Assigned task>
Your job is to set down the stretch of entries that opens with the line containing "met4 | 5.28 | 115 | 0" and closes with the line containing "Inverter: 21 / 1.73". Keep both end lines, copy each exactly, and add nothing.

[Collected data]
= = = =
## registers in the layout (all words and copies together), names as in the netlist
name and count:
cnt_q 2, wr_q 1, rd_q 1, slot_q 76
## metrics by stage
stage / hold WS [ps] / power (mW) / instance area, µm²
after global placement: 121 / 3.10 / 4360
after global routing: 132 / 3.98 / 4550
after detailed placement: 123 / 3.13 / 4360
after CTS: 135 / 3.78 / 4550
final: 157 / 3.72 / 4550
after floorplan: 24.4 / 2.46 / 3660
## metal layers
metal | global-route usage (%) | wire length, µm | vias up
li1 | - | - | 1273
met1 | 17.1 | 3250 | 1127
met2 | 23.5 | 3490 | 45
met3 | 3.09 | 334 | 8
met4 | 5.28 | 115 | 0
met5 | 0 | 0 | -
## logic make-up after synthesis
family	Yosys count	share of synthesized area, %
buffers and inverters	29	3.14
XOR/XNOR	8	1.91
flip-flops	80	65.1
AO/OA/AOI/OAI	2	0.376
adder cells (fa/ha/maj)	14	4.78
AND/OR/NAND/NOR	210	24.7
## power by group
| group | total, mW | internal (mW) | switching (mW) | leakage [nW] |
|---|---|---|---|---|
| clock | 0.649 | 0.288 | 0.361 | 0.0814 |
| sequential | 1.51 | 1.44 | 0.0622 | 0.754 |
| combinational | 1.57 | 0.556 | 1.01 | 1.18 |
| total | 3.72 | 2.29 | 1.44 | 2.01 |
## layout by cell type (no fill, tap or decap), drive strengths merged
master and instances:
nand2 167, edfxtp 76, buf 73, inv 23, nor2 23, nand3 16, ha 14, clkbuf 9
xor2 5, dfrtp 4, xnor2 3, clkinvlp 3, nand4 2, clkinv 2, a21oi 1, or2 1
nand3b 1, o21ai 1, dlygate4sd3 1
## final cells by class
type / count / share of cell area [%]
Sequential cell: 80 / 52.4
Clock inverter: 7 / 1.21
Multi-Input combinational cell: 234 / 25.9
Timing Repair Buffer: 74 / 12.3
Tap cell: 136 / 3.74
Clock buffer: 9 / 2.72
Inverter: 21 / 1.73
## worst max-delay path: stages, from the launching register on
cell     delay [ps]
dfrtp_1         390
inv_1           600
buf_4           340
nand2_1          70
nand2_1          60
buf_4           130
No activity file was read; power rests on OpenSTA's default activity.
## src/design/mwm_pkg.sv

```systemverilog
// ----------------------------------------------------------------------------
// mwm_pkg: shared types and helpers of the maze wall map
// Grid and log sizes, request and result structs, and the edge locator.
// ----------------------------------------------------------------------------
package mwm_pkg;

  localparam int GRID_SIZE = 32;
  localparam int LOG_DEPTH = 256;

  localparam int ROW_W     = (GRID_SIZE - 1 > 1) ? $clog2(GRID_SIZE - 1) : 1;
  localparam int BIT_W     = $clog2(GRID_SIZE);
  localparam int MAP_AW    = ROW_W + 1;
  localparam int MAP_DEPTH = 2 ** MAP_AW;
  localparam int MAP_W     = 2 * GRID_SIZE;
  localparam int LOG_AW    = $clog2(LOG_DEPTH);
  localparam int LOG_CW    = $clog2(LOG_DEPTH + 1);

  typedef enum logic [1:0] {
    OP_UPDATE = 2'd0,
    OP_QUERY  = 2'd1,
    OP_UNDO   = 2'd2,
    OP_CLEAR  = 2'd3
  } op_e;

  typedef enum logic [1:0] {
    SIDE_EAST  = 2'd0,
    SIDE_NORTH = 2'd1,
    SIDE_WEST  = 2'd2,
    SIDE_SOUTH = 2'd3
  } side_e;

  typedef enum logic [3:0] {
    ST_IDLE,
    ST_UPD_RD,
    ST_UPD_WR,
    ST_QRY_RD,
    ST_QRY_ACC,
    ST_UNDO_CHK,
    ST_UNDO_LRD,
    ST_UNDO_MRD,
    ST_UNDO_MWR,
    ST_CLR_E,
    ST_CLR_N,
    ST_DONE
  } state_e;

  typedef logic [ROW_W-1:0] row_t;
  typedef logic [BIT_W-1:0] bit_t;

  typedef struct packed {
    logic [1:0] opcode;
    logic [4:0] cell_x;
    logic [4:0] cell_y;
    logic [1:0] side;
    logic       wall_seen;
    logic       log_enable;
    logic [8:0] undo_count;
    logic       start_walls;
  } item_t;

  typedef struct packed {
    logic       accepted;
    logic       log_overflow;
    logic [3:0] walls_around;
    logic [3:0] known_around;
    logic [3:0] open_around;
    logic [2:0] wall_total;
    logic [2:0] unknown_total;
    logic [8:0] log_level;
  } result_t;

  typedef struct packed {
    logic on_board;
    logic plane;
    row_t row;
    bit_t bit_idx;
  } edge_t;

  typedef struct packed {
    item_t item;
    edge_t edge_loc;
  } cmd_t;

  typedef struct packed {
    logic [4:0] x;
    logic [4:0] y;
    logic [1:0] side;
  } log_t;

  function automatic edge_t locate(logic [4:0] x, logic [4:0] y, logic [1:0] side);
    edge_t e;
    int    xi;
    int    yi;
    e  = '0;
    xi = int'(x);
    yi = int'(y);
    case (side)
      SIDE_EAST: begin
        if (xi + 2 <= GRID_SIZE && yi < GRID_SIZE) begin
          e.on_board = 1'b1;
          e.row      = row_t'(x);
          e.bit_idx  = bit_t'(y);
        end
      end
      SIDE_NORTH: begin
        if (xi < GRID_SIZE && yi + 2 <= GRID_SIZE) begin
          e.on_board = 1'b1;
          e.plane    = 1'b1;
          e.row      = row_t'(y);
          e.bit_idx  = bit_t'(x);
        end
      end
      SIDE_WEST: begin
        if (xi >= 1 && xi <= GRID_SIZE - 1 && yi < GRID_SIZE) begin
          e.on_board = 1'b1;
          e.row      = row_t'(x - 5'd1);
          e.bit_idx  = bit_t'(y);
        end
      end
      default: begin
        if (yi >= 1 && yi <= GRID_SIZE - 1 && xi < GRID_SIZE) begin
          e.on_board = 1'b1;
          e.plane    = 1'b1;
          e.row      = row_t'(y - 5'd1);
          e.bit_idx  = bit_t'(x);
        end
      end
    endcase
    return e;
  endfunction

endpackage

```

## src/design/mwm_out.sv

```systemverilog
// ----------------------------------------------------------------------------
// mwm_out: result queue
// Two-entry queue that holds finished results until the consumer pops them.
// ----------------------------------------------------------------------------
module mwm_out (
  input  logic             clk_i,
  input  logic             rst_ni,
  input  logic             res_push_i,
  input  mwm_pkg::result_t res_i,
  output logic             res_full_o,
  output logic             empty,
  input  logic             pop,
  output mwm_pkg::result_t result_o
);

  mwm_pkg::result_t slot_q [2];
  logic             wr_q, wr_d;
  logic             rd_q, rd_d;
  logic [1:0]       cnt_q, cnt_d;
  logic             do_push, do_pop;

  assign res_full_o = (cnt_q == 2'd2);
  assign empty      = (cnt_q == 2'd0);
  assign result_o   = slot_q[rd_q];
  assign do_push    = res_push_i && !res_full_o;
  assign do_pop     = pop && !empty;

  always_comb begin
    wr_d  = do_push ? !wr_q : wr_q;
    rd_d  = do_pop ? !rd_q : rd_q;
    cnt_d = cnt_q + 2'(do_push) - 2'(do_pop);
  end

  always_ff @(posedge clk_i) begin
    if (do_push) begin
      slot_q[wr_q] <= res_i;
    end
  end

  always_ff @(posedge clk_i or negedge rst_ni) begin
    if (!rst_ni) begin
      wr_q  <= 1'b0;
      rd_q  <= 1'b0;
      cnt_q <= 2'd0;
    end else begin
      wr_q  <= wr_d;
      rd_q  <= rd_d;
      cnt_q <= cnt_d;
    end
  end

  assert property (@(posedge clk_i) disable iff (!rst_ni)
    res_push_i |-> !res_full_o)
    else $error("result pushed into a full queue");

endmodule

```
= = = =
Answer box>
met4 | 5.28 | 115 | 0
met5 | 0 | 0 | -
## logic make-up after synthesis
family	Yosys count	share of synthesized area, %
buffers and inverters	29	3.14
XOR/XNOR	8	1.91
flip-flops	80	65.1
AO/OA/AOI/OAI	2	0.376
adder cells (fa/ha/maj)	14	4.78
AND/OR/NAND/NOR	210	24.7
## power by group
| group | total, mW | internal (mW) | switching (mW) | leakage [nW] |
|---|---|---|---|---|
| clock | 0.649 | 0.288 | 0.361 | 0.0814 |
| sequential | 1.51 | 1.44 | 0.0622 | 0.754 |
| combinational | 1.57 | 0.556 | 1.01 | 1.18 |
| total | 3.72 | 2.29 | 1.44 | 2.01 |
## layout by cell type (no fill, tap or decap), drive strengths merged
master and instances:
nand2 167, edfxtp 76, buf 73, inv 23, nor2 23, nand3 16, ha 14, clkbuf 9
xor2 5, dfrtp 4, xnor2 3, clkinvlp 3, nand4 2, clkinv 2, a21oi 1, or2 1
nand3b 1, o21ai 1, dlygate4sd3 1
## final cells by class
type / count / share of cell area [%]
Sequential cell: 80 / 52.4
Clock inverter: 7 / 1.21
Multi-Input combinational cell: 234 / 25.9
Timing Repair Buffer: 74 / 12.3
Tap cell: 136 / 3.74
Clock buffer: 9 / 2.72
Inverter: 21 / 1.73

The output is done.